De las escasas señales sobre lo que hacía en su disciplinado encierro una ocurrió en el Festival de Cine de Cartagena de Indias. Él llegó con la delegación mexicana. Y de lo que más se habló fue de la esperanzada espera por María Félix y de una larga novela que el colombiano estaba escribiendo. Siempre contestó que era tan larga, un siglo, y con tantos nombres que se repetían que pensaba poner un árbol genealógico.

Así, hasta los primeros días de junio de 1967 cuando llegaron a Bogotá los primeros 15 ejemplares que recibió por un correo rápido la librería contemporánea, de los Villar y Marta Traba.

Eran otros tiempos y la administradora Alicia de Villar me dio al fiado tres ejemplares: uno para Eligio García Márquez, uno para la prima Susana, y otro para mí.

Para la generación de escritores a la cual pertenezco ocurrieron dos enseñanzas que generan gratitud eterna.
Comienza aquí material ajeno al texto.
== run 1 ==
==> flow/design.v <==
`timescale 1ns/100ps
module conv(
           input Aclk,
           input rst,
           input [7:0] Xin,
           input [7:0] Kin,
           output reg [7:0] Rout,
           output reg result_done
       );
reg [7:0] pattern [9-1:0];
reg [4:0] daddr;
wire pattern_done;
reg [7:0] kernel [4-1:0];
reg [4:0] kaddr;
wire kernel_done;
reg [7:0] result [4-1:0];
reg [4:0] out_cnt;
integer i;
assign pattern_done = (daddr-1>=9) ? 1'd1 : 1'd0;
always@(posedge Aclk)
begin
    if(rst)
    begin
        for(i=0;i<9;i=i+1)
        begin
            pattern[i] <= 7'd0;
        end
        daddr <= 5'd1;   
    end
    else
    begin
        if(pattern_done)
        begin
            pattern[daddr] <= pattern[daddr];
            daddr <= daddr;
        end
        else
        begin
            pattern[daddr-1] <= Xin;
            daddr <= daddr + 5'd1;
        end
    end
end
assign kernel_done = (kaddr-1>=4) ? 1'd1 : 1'd0;
always@(posedge Aclk)
begin
    if(rst)
    begin
        for(i=0;i<4;i=i+1)
        begin
            kernel[i] <= 7'd0;
        end
        kaddr <= 5'd1;
    end
    else
    begin
        if(kernel_done)
        begin
            kernel[kaddr] <= kernel[kaddr];
            kaddr <= kaddr;
        end
        else
        begin
            kernel[kaddr-1] <= Kin;
            kaddr <= kaddr + 5'd1;
        end
    end
end
always@(*)
begin
    if(rst)
    begin
        for(i=0;i<4;i=i+1)
        begin
            result[i] = 7'd0;
        end
    end
    else
    begin
        if(pattern_done & kernel_done)
        begin
            result[0] = pattern[0]*kernel[0] + pattern[1]*kernel[1] + pattern[3]*kernel[2] + pattern[4]*kernel[3];
            result[1] = pattern[1]*kernel[0] + pattern[2]*kernel[1] + pattern[4]*kernel[2] + pattern[5]*kernel[3];
            result[2] = pattern[3]*kernel[0] + pattern[4]*kernel[1] + pattern[6]*kernel[2] + pattern[7]*kernel[3];
            result[3] = pattern[4]*kernel[0] + pattern[5]*kernel[1] + pattern[7]*kernel[2] + pattern[8]*kernel[3];
        end
        else
        begin
            for(i=0;i<4;i=i+1)
            begin
                result[i] = 7'd0;
            end
        end
    end
end
always@(posedge Aclk)
begin
    if(rst)
    begin
        result_done <= 1'd0;
    end
    else
    begin
        if(pattern_done & kernel_done)
        begin
            result_done <= 1'd1;
        end
        else
        begin
            result_done <= result_done;
        end
    end
end
always@(posedge Aclk)
begin
    if(rst)
    begin
        Rout <= 7'd0;
        out_cnt <= 5'd1;
    end
    else
    begin
        if(pattern_done & kernel_done)
        begin
            out_cnt <= out_cnt + 5'd1;
            Rout <= result[out_cnt-1];
        end
        else
        begin
            out_cnt <= 5'd1;
            Rout <= 5'd0;
        end
    end
end
endmodule
Settings: LEC_CHECK=0, CAP_MARGIN=20, CORE_MARGIN=2, CORE_UTILIZATION=65, SLEW_MARGIN=20; clock period 6.45 ns.
run.sh (not shown) runs the stock make flow with config.mk's settings and CLKGATE_MAP_FILE=.
Run 1 finished all stages; however, its layout fails the closing checks, the failures being negative setup slack.
--- input diff run 1..run 2 ---
Settings: a change of CORE_UTILIZATION from 65 to 63; a change of the clock period (ns, I/O delays scaled along) from 6.45 to 7.85.
## What came out
No stage failed in run 2, and the final checks on the layout all came back clean.
Re number of clock-tree buffers in the layout: run 1 was lower than run 2.
Critical path's slowest cell = fa_1: run 1; critical path's slowest cell = edfxtp_1: run 2
From run 1 to run 2 the numbers moved as follows: final weighted congestion in routability-driven placement went down; maximum frequency from static timing analysis went down; fraction of met3 tracks used by global routing went down; number of tapcells went up.
Here is what was changed in the inputs of run 3 compared with run 2.
Settings: CORE_UTILIZATION changed from 63 to 40.
Results
Comparing non-clock buffer count for run 2 and run 3, the bigger number came from run 3. Critical path depth (higher): run 3. Re area of the mapped netlist: no difference whatsoever between run 3 and run 2. Run 3 vs run 2 on worst hold margin: run 3 is the higher one. Run 3 vs run 2: routed wirelength normalized by instance count down. For the minimum setup slack after placement, run 3 came in 0.13 ns lower than run 2 did. Routing usage on met3 ended up 1.6 points lower on run 3 than on run 2. Comparing run 2 and run 3, the higher wire length of the first global-routing pass was measured on run 3.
Aprender a convivir con un monstruo sin ser devorado por él. Y ver cómo el conflictivo asunto en la novela de América, La selva de lo cual se burlaba Borges, había sido resuelto con un ambicioso poder de renovación literario y mediante impresionantes metáforas que mostraron la tensión entre lo duradero de lo arcaico y la voluntad de modernidad.

*Cuentista y novelista cartagenero. Autor de “La ceiba de la memoria”, novela ganadora del Premio de Narrativa Casa de las Américas 2009 y finalista del Premio Rómulo Gallegos 2010.